Menos fotos, más presupuesto

Una larga comida en Palacio Nacional, a principios de diciembre, fijó el tono de la relación entre el presidente Peña Nieto y el jefe de Gobierno Miguel Mancera: cordial y cooperativa. El primero tenía el ánimo de consenso político que lo llevó a firmar el Pacto por ...

Una larga comida en Palacio Nacional, a principios de diciembre, fijó el tono de la relación entre el presidente Peña Nieto y el jefe de Gobierno Miguel Mancera: cordial y cooperativa. El primero tenía el ánimo de consenso político que lo llevó a firmar el Pacto por México, y el segundo, una victoria electoral histórica que le dejaba establecer una relación libre de las facturas políticas y las posturas ideológicas “obligatorias” de la izquierda.

 Cuauhtémoc Cárdenas sí vivió la hostilidad del vecino de Los Pinos. En su libro Sobre mis pasos, relata los amagos que pesaron sobre él porque Andrés Manuel López Obrador y Porfirio Muñoz Ledo habían cuestionado el Fobaproa. Se ordenó a los diputados priistas no aprobar el monto de deuda que había solicitado el jefe de Gobierno el primero elegido democráticamente para financiar, paradójicamente, compromisos adquiridos por el propio Zedillo.

En la fiesta democrática de 2000, Fox quiso hacer de la capital “su rancho”. Se encuentra con López Obrador, un jefe de Gobierno astuto que le delimita su terruño a Los Pinos; el resto es una ciudad de izquierda progresista en la que él manda. Esta relación fue costosa para nuestra incipiente vida democrática: como una burla macabra, el primer Presidente elegido en una elección sin trampas, terminó como el peor de los delincuentes electorales.

Calderón actuó con la desesperación de quien busca borrar un pecado original. Nació ilegítimo y tenía sed de validación. Le pareció que había que someter el territorio de su adversario; la ciudad como el espejo que podía devolverle la imagen de una victoria limpia. Nunca lo logró. En los últimos días de su administración se tomó la foto con Marcelo Ebrard. El escenario era representativo de su mezquina relación con el DF: la inauguración de la línea 12, una de las obras más complejas de la ingeniería mexicana, obstaculizada por su chantaje.

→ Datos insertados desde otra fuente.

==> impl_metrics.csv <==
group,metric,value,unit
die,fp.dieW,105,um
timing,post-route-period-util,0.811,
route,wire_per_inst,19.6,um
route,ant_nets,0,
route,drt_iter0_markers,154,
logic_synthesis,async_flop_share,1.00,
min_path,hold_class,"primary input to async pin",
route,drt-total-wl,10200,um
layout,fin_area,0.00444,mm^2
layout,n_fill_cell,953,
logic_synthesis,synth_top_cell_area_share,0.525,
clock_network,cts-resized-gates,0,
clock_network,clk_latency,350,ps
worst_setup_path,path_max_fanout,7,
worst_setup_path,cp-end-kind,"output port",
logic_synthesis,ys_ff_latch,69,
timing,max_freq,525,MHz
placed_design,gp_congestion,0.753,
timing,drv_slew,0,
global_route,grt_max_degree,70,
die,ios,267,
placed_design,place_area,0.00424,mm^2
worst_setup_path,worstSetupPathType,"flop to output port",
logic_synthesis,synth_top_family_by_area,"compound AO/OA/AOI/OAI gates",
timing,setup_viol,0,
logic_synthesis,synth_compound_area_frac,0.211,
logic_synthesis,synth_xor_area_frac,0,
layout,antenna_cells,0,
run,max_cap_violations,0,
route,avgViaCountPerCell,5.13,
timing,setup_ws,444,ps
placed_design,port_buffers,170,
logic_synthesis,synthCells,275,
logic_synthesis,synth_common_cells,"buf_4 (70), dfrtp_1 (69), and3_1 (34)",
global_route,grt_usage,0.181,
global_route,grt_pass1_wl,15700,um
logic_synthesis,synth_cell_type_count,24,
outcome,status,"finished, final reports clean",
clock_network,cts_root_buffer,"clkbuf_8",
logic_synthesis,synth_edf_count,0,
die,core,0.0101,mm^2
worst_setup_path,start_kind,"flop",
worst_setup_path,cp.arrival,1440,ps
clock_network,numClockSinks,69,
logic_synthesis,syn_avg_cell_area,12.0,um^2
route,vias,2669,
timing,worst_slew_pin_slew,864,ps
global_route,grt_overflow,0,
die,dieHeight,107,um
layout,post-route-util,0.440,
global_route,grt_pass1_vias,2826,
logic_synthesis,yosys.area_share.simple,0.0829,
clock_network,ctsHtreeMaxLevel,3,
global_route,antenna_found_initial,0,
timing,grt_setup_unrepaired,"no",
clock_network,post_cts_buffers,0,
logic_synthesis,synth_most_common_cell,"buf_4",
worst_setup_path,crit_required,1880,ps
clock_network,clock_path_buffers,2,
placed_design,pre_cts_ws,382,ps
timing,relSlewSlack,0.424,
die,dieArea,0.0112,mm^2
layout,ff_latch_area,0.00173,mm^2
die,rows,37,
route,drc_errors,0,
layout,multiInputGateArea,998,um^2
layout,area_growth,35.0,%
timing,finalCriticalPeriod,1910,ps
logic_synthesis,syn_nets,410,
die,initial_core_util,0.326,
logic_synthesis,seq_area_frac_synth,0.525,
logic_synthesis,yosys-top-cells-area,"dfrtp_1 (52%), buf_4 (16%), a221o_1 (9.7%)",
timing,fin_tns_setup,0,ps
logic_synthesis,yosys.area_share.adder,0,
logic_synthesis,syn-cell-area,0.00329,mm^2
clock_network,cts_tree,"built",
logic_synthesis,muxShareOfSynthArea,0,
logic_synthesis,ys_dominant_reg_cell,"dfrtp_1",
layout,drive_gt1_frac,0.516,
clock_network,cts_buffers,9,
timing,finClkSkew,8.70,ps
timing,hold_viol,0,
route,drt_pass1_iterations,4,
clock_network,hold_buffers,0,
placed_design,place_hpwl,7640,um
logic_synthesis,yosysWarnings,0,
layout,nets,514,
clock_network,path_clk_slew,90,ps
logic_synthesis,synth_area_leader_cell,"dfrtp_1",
$ cat src/rtl/ff_golden_model.sv
// Reference model of the SR/JK/D/T flop block; advances only on the edge that ends DRIVE.
module ff_golden_model
    import ff_bist_pkg::*;
(
    input  logic              clk,
    input  logic              clr_i,
    input  logic              en_i,
    input  logic [STIM_W-1:0] stim_i,
    output logic [3:0]        exp_q_o
);

    logic [3:0] q_q;
    logic [3:0] q_d;

    always_comb begin
        q_d        = q_q;
        q_d[FM_SR] = ~stim_i[STIM_R] & (q_q[FM_SR] | stim_i[STIM_S]);
        q_d[FM_JK] = (stim_i[STIM_J] & ~q_q[FM_JK]) | (~stim_i[STIM_K] & q_q[FM_JK]);
        q_d[FM_D]  = stim_i[STIM_D];
        q_d[FM_T]  = stim_i[STIM_T] ^ q_q[FM_T];
    end

    always_ff @(posedge clk) begin
        if (clr_i) begin
            q_q <= '0;
        end else if (en_i) begin
            q_q <= q_d;
        end
    end

    assign exp_q_o = q_q;

endmodule
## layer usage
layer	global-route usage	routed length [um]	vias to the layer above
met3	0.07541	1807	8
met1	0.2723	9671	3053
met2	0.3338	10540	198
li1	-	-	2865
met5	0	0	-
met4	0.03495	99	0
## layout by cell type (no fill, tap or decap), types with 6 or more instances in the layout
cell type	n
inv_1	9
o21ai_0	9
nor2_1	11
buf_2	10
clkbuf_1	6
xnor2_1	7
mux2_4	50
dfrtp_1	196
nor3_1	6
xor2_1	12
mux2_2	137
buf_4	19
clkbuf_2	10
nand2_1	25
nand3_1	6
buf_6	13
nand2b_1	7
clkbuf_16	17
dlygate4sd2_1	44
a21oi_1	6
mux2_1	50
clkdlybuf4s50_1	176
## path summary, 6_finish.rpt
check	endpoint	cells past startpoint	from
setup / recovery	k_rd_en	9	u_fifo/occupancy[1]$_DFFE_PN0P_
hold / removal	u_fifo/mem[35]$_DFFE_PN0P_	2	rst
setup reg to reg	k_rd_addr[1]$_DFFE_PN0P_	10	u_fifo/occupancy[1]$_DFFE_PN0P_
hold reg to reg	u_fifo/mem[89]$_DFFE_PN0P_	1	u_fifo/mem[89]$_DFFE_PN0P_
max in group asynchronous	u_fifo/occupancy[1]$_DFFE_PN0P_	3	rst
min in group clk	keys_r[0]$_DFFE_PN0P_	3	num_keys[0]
File: src/rtl/ex_mem_reg.sv
// EX/MEM pipeline register with a two-state data-memory access tracker.
// Holds the MEM entry while memory is busy and counts stall cycles.
module ex_mem_reg (
  input  logic        clk,
  input  logic        reset_n,
  input  logic        EX_valid,
  input  logic [31:0] EX_aluResult,
  input  logic [31:0] EX_rs2Data,
  input  logic [4:0]  EX_rd,
  input  logic        EX_regWrite,
  input  logic        EX_memRead,
  input  logic        EX_memWrite,
  input  logic        EX_memToReg,
  input  logic [2:0]  EX_funct3,
  input  logic        flush,
  input  logic        dmem_ready,
  output logic        EX_MEMvalid,
  output logic [31:0] EX_MEMaluResult,
  output logic [31:0] EX_MEMstoreData,
  output logic [4:0]  EX_MEMrd,
  output logic        EX_MEMregWrite,
  output logic        EX_MEMmemRead,
  output logic        EX_MEMmemWrite,
  output logic        EX_MEMmemToReg,
  output logic [2:0]  EX_MEMfunct3,
  output logic        dmem_req,
  output logic        memStall,
  output logic [15:0] stallCount
);

  typedef enum logic {
    IDLE   = 1'b0,
    ACCESS = 1'b1
  } state_t;

  state_t state;
  logic   take;
  logic   mem_op;

  assign dmem_req = (state == ACCESS);
  assign memStall = dmem_req && !dmem_ready;

  // a flushed or invalid entry becomes a fully zeroed bubble
  assign take   = !flush && EX_valid;
  assign mem_op = take && (EX_memRead || EX_memWrite);

  always_ff @(posedge clk) begin
    if (!reset_n) begin
      EX_MEMvalid     <= 1'b0;
      EX_MEMaluResult <= '0;
      EX_MEMstoreData <= '0;
      EX_MEMrd        <= '0;
      EX_MEMregWrite  <= 1'b0;
      EX_MEMmemRead   <= 1'b0;
      EX_MEMmemWrite  <= 1'b0;
      EX_MEMmemToReg  <= 1'b0;
      EX_MEMfunct3    <= '0;
      state           <= IDLE;
      stallCount      <= '0;
    end else if (memStall) begin
      if (stallCount != 16'hFFFF)
        stallCount <= stallCount + 16'd1;
    end else begin
      EX_MEMvalid     <= take;
      EX_MEMaluResult <= take ? EX_aluResult : '0;
      EX_MEMstoreData <= take ? EX_rs2Data : '0;
      EX_MEMrd        <= take ? EX_rd : '0;
      EX_MEMregWrite  <= take && EX_regWrite;
      EX_MEMmemRead   <= take && EX_memRead;
      EX_MEMmemWrite  <= take && EX_memWrite;
      EX_MEMmemToReg  <= take && EX_memToReg;
      EX_MEMfunct3    <= take ? EX_funct3 : '0;
      // zero-bubble handoff: a new access opens on the completing edge
      state           <= mem_op ? ACCESS : IDLE;
    end
  end

endmodule

File: config.mk
export PLATFORM = sky130hd
export DESIGN_NAME = ex_mem_reg
export DESIGN_NICKNAME = d
export VERILOG_FILES = /design/src/rtl/ex_mem_reg.sv
export SDC_FILE = /design/constraint.sdc
export NUM_CORES = 1
export LEC_CHECK = 0
export CORE_UTILIZATION = 43
export DETAILED_ROUTE_END_ITERATION = 16
export PLACE_DENSITY_LB_ADDON = 0.3
export SYNTH_ARGS = -nofsm -noshare
export SYNTH_HDL_FRONTEND = slang
export SYNTH_SLANG_ARGS = --single-unit
File: constraint.sdc
create_clock -name clk -period 4.4 [get_ports clk]
set_clock_uncertainty 0.05 [all_clocks]
set_input_delay 1.32 -clock clk [delete_from_list [all_inputs] [get_ports clk]]
set_output_delay 1.32 -clock clk [all_outputs]
set_load 0.1 [all_outputs]
==> flow_summary_export.csv <==
group,metric,value,unit
timing,worst-slew-pin-transition,1020,ps
yosys,synthSimpleGateAreaFrac,18.0,%
yosys,ys_types,32,
timing,rsz0062_at_grt,"no",
min_path,min_path_type,"reg -> reg",
floorplanning,std_cell_rows,32,
timing,slew_violations,0,
clocking,insertion_delay,350,ps
yosys,netlist_instances,361,
clocking,post_cts_resized,0,
timing,worst_slack,903,ps
placement,dp_cells,612,
placement,placed_cell_area,5250,µm²
timing,setup_viol,0,
placement,dp_slack,616,ps
clocking,cts.reportedPaths.clkPinSlew,80,ps
worst_setup_path,critical_path.max_stage_delay,460,ps
drt,drtIter0Drc,157,
clocking,hold_buffers,0,
drt,firstDrtPassIters,7,
drt,route.vias.total,3372,
yosys,ys_seq_elements,94,
floorplanning,die_h,91.4,µm
yosys,syn-cell-area,3440,µm²
drt,drt-total-wl,9480,µm
yosys,synthXorXnorAreaFrac,0,%
clocking,cts_tree,"built",
worst_setup_path,path_class,"in -> out",
yosys,synthMuxAreaShare,0.291,%
clocking,cts_buffers,9,
worst_setup_path,slowest_stage,"clkdlybuf4s50_1",
layout,layout_common_cells,"clkdlybuf4s50_1 (174), dfxtp_1 (94), nor2_1 (77)",
global_routing,grt_pass1_vias,3195,
global_routing,grt_max_degree,84,
drt,post_drt_wl_per_cell,15.1,µm
floorplanning,pin_count,176,
floorplanning,fp.dieW,91.4,µm
worst_setup_path,path_max_fanout,5,
pwr,cellLeakagePower,1.90,nW
global_routing,antenna_found_initial,0,
floorplanning,initial_core_util,44.5,%
drt,drt-vias-per-instance,5.37,
placement,place_congestion,0.788,
timing,tns,0,ps
clocking,cts_buffer_depth,2,
layout,n_antenna_cell,0,
clocking,cts-root-buf,"clkbuf_8",
yosys,synth.avg_cell_area,9.52,µm²
timing,hold_slack,455,ps
status,status,"finished clean",
pwr,ir_drop,0.171,mV
worst_setup_path,critPathRequiredTime,3030,ps
layout,drive_gt1_share,5.89,%
timing,finalHoldViolCount,0,
layout,layout_commonest_cell,"clkdlybuf4s50_1",
placement,dp_hpwl,6490,µm
global_routing,globalRoute.totalOverflow,0,
worst_setup_path,startpoint_type,"input pin",
yosys,syn_nets,443,
pwr,total_power,1.80,mW
layout,finalNetCount,603,
layout,area.growth.synth_to_final,58.6,%
layout,utilization,70.5,%
floorplanning,die_area,8350,µm²
global_routing,grt_use_total,22.5,%
clocking,ctsHtreeMaxLevel,3,
timing,relSlewSlack,31.6,%
global_routing,grt_pass1_wl,15200,µm
drt,ant_nets,0,
yosys,synth-compound-area-share,22.3,%
timing,fin_crit,3500,ps
yosys,synthAdderAreaFrac,0.364,%
yosys,seq_area_frac_synth,54.8,%
worst_setup_path,end_kind,"output pin",
pwr,p_per_area,329,nW/µm²
layout,finalInstanceArea,5450,µm²
worst_setup_path,cp_data_arrival_time,2130,ps
clocking,post_cts_buffers,0,
timing,final.period_utilization,79.5,%
timing,fmax,286,MHz
yosys,synth_top_family_by_area,"compound AO/OA/AOI/OAI gates",
drt,drcViolationCount,0,
placement,port_buffers,175,
yosys,yosys_warnings,0,
clocking,cts_num_sinks,94,
layout,stdcell_count,628,
flow_run,drv_cap,0,
floorplanning,core_area,7730,µm²
worst_setup_path,worstPathCellList,"clkdlybuf4s50_1 -> nand2b_4 -> inv_4 -> buf_12",
## Yosys cell counts
cell / instances / share of area [%]
nand2b_4: 1 / 0.40
and3_4: 2 / 0.66
nand2_1: 8 / 0.87
clkbuf_1: 22 / 2.4
dfxtp_1: 94 / 55
inv_1: 3 / 0.33
a21oi_1: 17 / 2.5
nand3_2: 1 / 0.29
or3_1: 1 / 0.18
inv_4: 1 / 0.18
buf_4: 2 / 0.44
nand3_1: 5 / 0.73
nand4_1: 4 / 0.73
nor4_4: 1 / 0.62
or3_2: 3 / 0.66
o31ai_1: 10 / 2.2
a22oi_1: 76 / 17
nand3_4: 1 / 0.51
nor4_1: 1 / 0.18
or4_1: 10 / 2.2
buf_2: 4 / 0.58
ha_1: 1 / 0.36
nor2_1: 77 / 8.4
and4_1: 2 / 0.51
nand2b_1: 1 / 0.18
nor3_1: 1 / 0.15
and3_1: 1 / 0.18
nand3b_1: 1 / 0.22
buf_6: 1 / 0.33
mux2i_1: 1 / 0.29
o21ai_0: 7 / 1.0
nor3b_2: 1 / 0.36
## area by class of cell
type                            instances  area (µm²)
Clock inverter                          5        58.8
Inverter                                4        17.5
Sequential cell                        94        1880
Multi-Input combinational cell        234        1410
Timing Repair Buffer                  178        1810
Clock buffer                           11         141
Fill cell                             593        2280
Tap cell                              102         128
## routing by layer
metal	track usage [%]	part of all wire (%)	vias up
li1	-	-	1642
met1	25.8	40	1601
met2	37.8	51	123
met3	9.72	8.6	6
met4	6.61	0.86	0
met5	0	0	-
## state kept, by name, summed over array words and instances, names as in the netlist
signal,count
EX_MEMaluResult,32
EX_MEMstoreData,32
stallCount,16
EX_MEMrd,5
EX_MEMfunct3,3
EX_MEMmemRead,1
EX_MEMmemToReg,1
EX_MEMmemWrite,1
EX_MEMregWrite,1
EX_MEMvalid,1
dmem_req,1
## critical path, delay by kind of cell
family                 cells  cell delay [ps]
buffers and inverters      3              650
and+or+nand+nor            1              150
## power by group
part           total (mW)  leakage, nW  switching [mW]  internal [mW]
sequential          0.883        0.764          0.0116          0.871
clock               0.572       0.0955           0.294          0.279
combinational       0.340         1.04           0.222          0.118
## worst paths after layout
| path | to | slack, ps | from | depth (start not counted) |
|---|---|---|---|---|
| min | EX_MEMvalid | 450 | EX_MEMvalid | 2 |
| max reg2reg | stallCount[13] | 2080 | dmem_req | 6 |
| max | memStall | 900 | dmem_ready | 4 |
| min reg2reg | EX_MEMvalid | 450 | EX_MEMvalid | 2 |
## kinds of logic after synthesis
| kind of cell | count (synthesis) |
|---|---|
| flip-flops | 94 |
| AO/OA/AOI/OAI | 110 |
| adder cells (fa/ha/maj) | 1 |
| multiplexers | 1 |
| AND/OR/NAND/NOR | 122 |
| buffers and inverters | 33 |
Power figures use the tool's default switching activity.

La relación política entre los presidentes y los jefes de Gobierno sí influye en el comportamiento de las burocracias y, parcialmente, en la determinación del presupuesto. No sabemos qué se hubiera logrado en la capital si en el pasado la relación entre Los Pinos y el Palacio del Ayuntamiento hubiera sido menos tensa. Algunos dirán que se pudo haber hecho más, otros que la competencia ha sido un buen acicate para que las administraciones de izquierda gobernaran mejor. Lo único que conocemos hasta ahora es el escenario de la rivalidad política.

Es muy interesante el capítulo que escriben Peña Nieto y Mancera. Sobre todo, porque al primero, como ex mandatario del Estado de México, le tocó gobernar parte de la zona metropolitana. Pero hasta el momento, además de los gestos de cordialidad, no encontramos un trato distinto por parte del gobierno federal. El programa de infraestructura presentado hace un par de meses no hace pensar que el desarrollo de la ciudad sea parte de las prioridades nacionales. 

La verdad es que dentro del paquete económico y de reforma fiscal a la ciudad no le va bien. Recibe el mismo trato del gobierno federal “amigo” que el que otorgaban los “no tan amigos”: se mantiene la tendencia decreciente en las participaciones federales y se confirma una relación discriminatoria al excluirla sin razón de los fondos de infraestructura social. Para 2014, Peña Nieto agradece la cordialidad de Mancera quitándole a la ciudad dos mil 500 millones de pesos. No se trata de exigir un trato preferencial, sino de crear una visión compartida de ciudad competitiva, dentro de una estrategia de desarrollo nacional, algo que antes no se podía pedir. Siendo francos, del Presidente necesitamos menos fotos y más presupuesto.